Changes in Ergosterol Biosynthesis Alter the Response to Cycloheximide, 4-Nitroquinoline-N-Oxide, Weak Organic Acids, and Virulence in Candida glabrata.

Abstract

The ERG6 gene encodes the sterol C24-methyltransferase converting zymosterol to fecosterol in the ergosterol biosynthetic pathway. Here, we extend the results of functional analysis of the CgERG6 gene, which was previously shown to modulate drug susceptibility in Candida glabrata mutant cells, by demonstrating that its deletion leads to increased susceptibility to cycloheximide, 4-nitroquinoline-N-oxide and weak organic acids, and such effects are associated with attenuated virulence. Together with abrogated efflux of drug substrates by CgCdr1p and CgPdr12p, the Cgerg6Δ mutation leads to reduced cell surface hydrophobicity and decreased virulence of the mutant cells of C. glabrata.

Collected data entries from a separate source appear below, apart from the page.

$ cat src/design/gpio_port_pkg.sv
// Constants and types shared by the six-pin expander port
//
// Contract
// - Six pins on bits 7..2, bits 1..0 reserved
// - Set-pin write of one drives pin high
// - Clear-pin write of one drives pin low
// - Monitor reads pin levels, writes ignored
// - Direction bit one is output, resets zero
// - Status bit sets on enabled edge
// - Rising enable detects low-to-high transitions
// - Falling enable detects high-to-low transitions
// - Function select one is GPIO, resets 0x0f
// - All pins are inputs after reset
// - Held in reset until supply valid
package gpio_port_pkg;

    ////////////////////////////////////////////////////////////////////////////
    // Pin field layout
    localparam int PIN_CNT = 6;
    localparam int PIN_LSB = 2;
    localparam int PIN_MSB = 7;
    localparam int REG_W = 8;
    localparam int SYNC_STAGES = 2;

    ////////////////////////////////////////////////////////////////////////////
    // Register offsets
    localparam logic [7:0] OFS_SET = 8'h10;
    localparam logic [7:0] OFS_CLR = 8'h11;
    localparam logic [7:0] OFS_MON = 8'h12;
    localparam logic [7:0] OFS_DIR = 8'h13;
    localparam logic [7:0] OFS_STAT = 8'h14;
    localparam logic [7:0] OFS_RISE = 8'h15;
    localparam logic [7:0] OFS_FALL = 8'h16;
    localparam logic [7:0] OFS_FUNC = 8'h17;

    ////////////////////////////////////////////////////////////////////////////
    // Reset values, full byte as printed
    localparam logic [7:0] RST_DIR = 8'h00;
    localparam logic [7:0] RST_STAT = 8'h00;
    localparam logic [7:0] RST_RISE = 8'h00;
    localparam logic [7:0] RST_FALL = 8'h00;
    localparam logic [7:0] RST_FUNC = 8'h0f;
    localparam logic [7:0] RST_OUT = 8'h00;
    localparam logic [7:0] RD_UNMAPPED = 8'h00;

    ////////////////////////////////////////////////////////////////////////////
    // Register access request from the serial interface
    typedef struct packed {
        logic wr;
        logic rd;
        logic [7:0] addr;
        logic [7:0] data;
    } reg_req_t;

    // Pin-side drive bundle
    typedef struct packed {
        logic [PIN_CNT-1:0] level;
        logic [PIN_CNT-1:0] oe;
        logic [PIN_CNT-1:0] alt_sel;
    } pin_drive_t;

    // Byte lanes 7..2 to pin vector
    function automatic logic [PIN_CNT-1:0] pin_field(input logic [7:0] b);
        return b[PIN_MSB:PIN_LSB];
    endfunction

    // Pin vector to byte, reserved bits zero
    function automatic logic [7:0] pin_byte(input logic [PIN_CNT-1:0] p);
        return {p, 2'b00};
    endfunction

endpackage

The absence of CgErg6p impacts the lipid organization and function of the plasma membrane, resulting in non-specific permeability and abrogation of normal function of membrane-bound proteins accompanied by decreased virulence in Cgerg6Δ cells. Galleria mellonella larvae were used as a non-vertebrate animal host model to determine differences in the virulence potential of C. glabrata strains (parental strain and the Cgerg6Δ deletion mutant). We found that Cgerg6Δ mutant strain attenuated in virulence caused 25-30% survival of larvae compared with parental strain.